The banns have been published, the happy couple has plighted its troth, but before Bath Iron Works and Ingalls Shipbuilding get too connubial about this new Navy destroyer deal, Maine taxpayers just might have a few questions before they forever hold their peace and shell out $60 million for a wedding present.
Such as: If the $3 million per year for 20 years tax break enacted last spring was necessary for BIW to compete with arch-rival Ingalls, is it necessary now that they’re on the same side? Or: Can Sen. Trent Lott of Mississippi, whose love for homestate Ingalls is exceeded only by his dislike for BIW, be trusted? Or: Does the new prospect of 16 new ships over the next 17 years mean BIW can keep its workforce at the current 7,300, or is Maine still paying $60 million to lose a couple of thousand jobs?
Or: Does General Dynamics Corp, which became BIW’s parent two years ago amid great trumpeting about its vast financial resources and then came back this year for a handout, think Mainers are extraordinarily generous or just chumps?
OK, this teaming up (both companies are careful to call it an alliance to preserve the impression they’re still competitors) is welcome news in that it could help ensure the survival of Maine’s largest employer for the next two decades.

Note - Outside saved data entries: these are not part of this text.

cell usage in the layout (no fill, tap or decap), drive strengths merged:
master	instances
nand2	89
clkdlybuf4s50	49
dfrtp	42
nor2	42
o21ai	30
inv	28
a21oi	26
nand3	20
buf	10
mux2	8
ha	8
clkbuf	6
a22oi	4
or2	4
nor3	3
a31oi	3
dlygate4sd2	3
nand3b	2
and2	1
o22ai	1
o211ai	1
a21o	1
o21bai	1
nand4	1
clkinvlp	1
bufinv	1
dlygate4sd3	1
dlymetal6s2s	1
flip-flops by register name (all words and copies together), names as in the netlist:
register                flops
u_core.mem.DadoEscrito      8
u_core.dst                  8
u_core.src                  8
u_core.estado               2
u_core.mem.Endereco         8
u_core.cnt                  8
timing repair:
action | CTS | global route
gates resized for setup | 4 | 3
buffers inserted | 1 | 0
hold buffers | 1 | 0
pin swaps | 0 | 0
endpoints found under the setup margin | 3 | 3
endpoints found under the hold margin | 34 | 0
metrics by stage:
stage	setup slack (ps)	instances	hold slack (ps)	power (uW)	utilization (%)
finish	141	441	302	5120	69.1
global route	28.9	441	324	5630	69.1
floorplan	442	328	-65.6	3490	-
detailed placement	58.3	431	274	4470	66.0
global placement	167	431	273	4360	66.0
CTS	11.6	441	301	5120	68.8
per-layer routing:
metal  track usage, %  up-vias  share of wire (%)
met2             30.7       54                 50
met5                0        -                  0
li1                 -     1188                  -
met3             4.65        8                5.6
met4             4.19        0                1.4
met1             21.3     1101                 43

Still, one can’t help but wonder why life with General Dynamics — one of the nation’s largest defense contractors, a huge corporation one would assume plans way, way ahead — is so full of surprises.

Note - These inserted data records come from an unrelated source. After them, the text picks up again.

**config.mk**
```make
export PLATFORM = sky130hd
export DESIGN_NAME = i2c_bit_rx
export DESIGN_NICKNAME = d
export VERILOG_FILES = /design/src/rtl/i2c_pkg.sv /design/src/rtl/i2c_evt_fifo.sv /design/src/rtl/i2c_bit_rx.sv
export SDC_FILE = /design/constraint.sdc
export NUM_CORES = 1
export LEC_CHECK = 0
export CORE_MARGIN = 2
export CORE_UTILIZATION = 50
export CTS_CLUSTER_SIZE = 24
export DETAILED_ROUTE_END_ITERATION = 8
export HOLD_SLACK_MARGIN = 0.08
export PLACE_DENSITY = 0.83
export SYNTH_ARGS = -nofsm -noshare
export SYNTH_HDL_FRONTEND = slang
export SYNTH_SLANG_ARGS = --single-unit
```
**constraint.sdc**
```tcl
create_clock -name clock -period 1.4 [get_ports clock]
set_input_delay 0.21 -clock clock [delete_from_list [all_inputs] [get_ports clock]]
set_output_delay 0.21 -clock clock [all_outputs]
set_load 0.02 [all_outputs]
```
**src/rtl/i2c_pkg.sv**
```systemverilog
// rtl/i2c_pkg.sv - I2C bit-level event codes and receive FSM state type
`timescale 1ns/1ps

package i2c_pkg;

   localparam logic [2:0] CMD_NONE  = 3'd0;
   localparam logic [2:0] CMD_START = 3'd1;
   localparam logic [2:0] CMD_1     = 3'd2;
   localparam logic [2:0] CMD_0     = 3'd3;
   localparam logic [2:0] CMD_STOP  = 3'd4;

   typedef enum logic [1:0] {
      RX_IDLE,
      RX_HOLD,
      RX_LOW,
      RX_HIGH
   } rx_state_t;

   function automatic logic [2:0] bit_code(input logic b);
      return b ? CMD_1 : CMD_0;
   endfunction

endpackage

```
**src/rtl/i2c_evt_fifo.sv**
```systemverilog
// rtl/i2c_evt_fifo.sv - small synchronous event FIFO; full-with-pop accepts the push
`timescale 1ns/1ps

module i2c_evt_fifo #(
   parameter int DEPTH = 4,
   parameter int WIDTH = 3
) (
   input  logic             clock,
   input  logic             rst_n,
   input  logic             push,
   input  logic [WIDTH-1:0] wdata,
   input  logic             pop,
   output logic [WIDTH-1:0] rdata,
   output logic             full,
   output logic             empty
);

   localparam int AW = $clog2(DEPTH);

   logic [AW:0]      wr_ptr;
   logic [AW:0]      rd_ptr;
   logic [WIDTH-1:0] mem [DEPTH];
   logic             do_push;
   logic             do_pop;

   assign empty   = (wr_ptr == rd_ptr);
   assign full    = (wr_ptr[AW] != rd_ptr[AW]) && (wr_ptr[AW-1:0] == rd_ptr[AW-1:0]);
   assign do_pop  = pop & ~empty;
   // A pop in the same cycle frees the slot, so a full FIFO still takes the push.
   assign do_push = push & (~full | do_pop);
   assign rdata   = mem[rd_ptr[AW-1:0]];

   always_ff @(posedge clock or negedge rst_n) begin
      if (!rst_n) begin
         wr_ptr <= '0;
         rd_ptr <= '0;
         for (int i = 0; i < DEPTH; i++) begin
            mem[i] <= '0;
         end
      end else begin
         if (do_push) begin
            mem[wr_ptr[AW-1:0]] <= wdata;
            wr_ptr              <= wr_ptr + (AW+1)'(1);
         end
         if (do_pop) begin
            rd_ptr <= rd_ptr + (AW+1)'(1);
         end
      end
   end

endmodule

```
**src/rtl/i2c_bit_rx.sv**
```systemverilog
// rtl/i2c_bit_rx.sv - I2C bit-level receive decoder (START/STOP/bit events into a FIFO)
// Optional glitch filter on SCL/SDA enabled by I2C_BIT_RX_FILTER_EN.
`timescale 1ns/1ps

module i2c_bit_rx
   import i2c_pkg::*;
#(
   parameter int FIFO_DEPTH = 4,
   parameter int FILTER_LEN = 3
) (
   input  logic       clock,
   input  logic       rst_n,
   input  logic       scl_i,
   input  logic       sda_i,
   output logic       evt_vld,
   output logic [2:0] evt,
   input  logic       evt_ready,
   output logic       bus_busy,
   output logic       overflow,
   input  logic       ovf_clr
);

   if (FIFO_DEPTH < 2 || (FIFO_DEPTH & (FIFO_DEPTH - 1)) != 0 || FILTER_LEN < 1) begin : g_param_check
      $error("i2c_bit_rx: FIFO_DEPTH must be a power of 2 >= 2 and FILTER_LEN >= 1");
   end

   logic [1:0] scl_sync;
   logic [1:0] sda_sync;
   logic       scl_s;
   logic       sda_s;
   logic       scl_f;
   logic       sda_f;
   logic       scl_q;
   logic       sda_q;

   always_ff @(posedge clock or negedge rst_n) begin
      if (!rst_n) begin
         scl_sync <= 2'b11;
         sda_sync <= 2'b11;
      end else begin
         scl_sync <= {scl_sync[0], scl_i};
         sda_sync <= {sda_sync[0], sda_i};
      end
   end

   assign scl_s = scl_sync[1];
   assign sda_s = sda_sync[1];

`ifdef I2C_BIT_RX_FILTER_EN
   localparam int CW = $clog2(FILTER_LEN + 1);

   logic [1:0]    lvl_s;
   logic [1:0]    lvl_f;
   logic [CW-1:0] cnt [2];

   assign lvl_s = {scl_s, sda_s};
   assign scl_f = lvl_f[1];
   assign sda_f = lvl_f[0];

   // Filtered level follows only after FILTER_LEN consecutive disagreeing samples.
   always_ff @(posedge clock or negedge rst_n) begin
      if (!rst_n) begin
         lvl_f  <= 2'b11;
         cnt[0] <= '0;
         cnt[1] <= '0;
      end else begin
         for (int i = 0; i < 2; i++) begin
            if (lvl_s[i] == lvl_f[i]) begin
               cnt[i] <= '0;
            end else if (cnt[i] == CW'(FILTER_LEN - 1)) begin
               lvl_f[i] <= lvl_s[i];
               cnt[i]   <= '0;
            end else begin
               cnt[i] <= cnt[i] + 1'b1;
            end
         end
      end
   end
`else
   assign scl_f = scl_s;
   assign sda_f = sda_s;
`endif

   always_ff @(posedge clock or negedge rst_n) begin
      if (!rst_n) begin
         scl_q <= 1'b1;
         sda_q <= 1'b1;
      end else begin
         scl_q <= scl_f;
         sda_q <= sda_f;
      end
   end

   logic start_det;
   logic stop_det;
   logic scl_rise;
   logic scl_fall;

   // Both conditions need SCL steady high, so an SCL edge always takes precedence.
   assign start_det = scl_f & scl_q & sda_q & ~sda_f;
   assign stop_det  = scl_f & scl_q & ~sda_q & sda_f;
   assign scl_rise  = scl_f & ~scl_q;
   assign scl_fall  = ~scl_f & scl_q;

   rx_state_t  state;
   logic       push;
   logic [2:0] push_code;
   logic       bit_val;

   always_ff @(posedge clock or negedge rst_n) begin
      if (!rst_n) begin
         state     <= RX_IDLE;
         push      <= 1'b0;
         push_code <= CMD_NONE;
         bit_val   <= 1'b0;
         bus_busy  <= 1'b0;
      end else begin
         push <= 1'b0;
         if (start_det) begin
            push      <= 1'b1;
            push_code <= CMD_START;
            bus_busy  <= 1'b1;
            state     <= RX_HOLD;
         end else begin
            case (state)
               RX_IDLE: ;
               RX_HOLD: begin
                  if (stop_det) begin
                     push      <= 1'b1;
                     push_code <= CMD_STOP;
                     bus_busy  <= 1'b0;
                     state     <= RX_IDLE;
                  end else if (scl_fall) begin
                     state <= RX_LOW;
                  end
               end
               RX_LOW: begin
                  if (scl_rise) begin
                     bit_val <= sda_f;
                     state   <= RX_HIGH;
                  end
               end
               RX_HIGH: begin
                  if (scl_fall) begin
                     push      <= 1'b1;
                     push_code <= bit_code(bit_val);
                     state     <= RX_LOW;
                  end else if (stop_det) begin
                     push      <= 1'b1;
                     push_code <= CMD_STOP;
                     bus_busy  <= 1'b0;
                     state     <= RX_IDLE;
                  end
               end
               default: state <= RX_IDLE;
            endcase
         end
      end
   end

   logic       fifo_full;
   logic       fifo_empty;
   logic [2:0] fifo_rdata;

   i2c_evt_fifo #(
      .DEPTH (FIFO_DEPTH),
      .WIDTH (3)
   ) u_fifo (
      .clock (clock),
      .rst_n (rst_n),
      .push  (push),
      .wdata (push_code),
      .pop   (evt_ready),
      .rdata (fifo_rdata),
      .full  (fifo_full),
      .empty (fifo_empty)
   );

   assign evt_vld = ~fifo_empty;
   assign evt     = fifo_empty ? CMD_NONE : fifo_rdata;

   always_ff @(posedge clock or negedge rst_n) begin
      if (!rst_n) begin
         overflow <= 1'b0;
      end else if (push & fifo_full & ~evt_ready) begin
         overflow <= 1'b1;
      end else if (ovf_clr) begin
         overflow <= 1'b0;
      end
   end

endmodule

```
==> results of run 1 <==
logic make-up (layout without fill, tap and decap cells):
group / count (synthesis) / count (layout)
compound gates: 13 / 13
xor+xnor: 7 / 7
fa+ha+maj: 5 / 5
buf+inv: 7 / 44
flops: 33 / 33
mux: 18 / 18
simple gates: 27 / 27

The tax break itself came up suddenly, in the last weeks of the legislative session, and General Dynamic’s message was blunt: pay up or we ship out. Just weeks after harried, pressured lawmakers complied, industry observers reported that GD and Litton Industries, Ingall’s enormous parent, were talking merger. Those reports were discredited, but now it appears maybe the observers merely mistook alliance negotiations for merger negotiations. Those careless, irresponsible observers.
The numbers at work here never made much sense, given that the BIW modernization is a $300 million project and that the Aegis destroyers now built there go for $300 million. Maine’s paltry $3 million a year just never seemed to many legislators and a lot of citizens like a deal-breaker. This new breed of super-duper destroyer most likely will cost much more, what with the inflationary pressures on military toilet seats and hammers, making Maine’s stake even more paltry. Anyone who felt General Dynamics demanded the tax break not because it needed it but because it could get it is likely to feel more so now.
It’s unknown whether this tryst will produce offspring — at least two other shipyards are competing against this BIW-Ingalls combo for these 32 destroyers. Here’s another query: If the newlyweds get the contract, should not Litton (instead of Maine taxpayers) help General Dynamics upgrade BIW, since it will be a beneficiary of the modernization?
BIW has been a valued Maine employer for more than a century and undoubtably Mississippians feel they same way about Ingalls. They’re great kids. It’s the parents that make us crazy.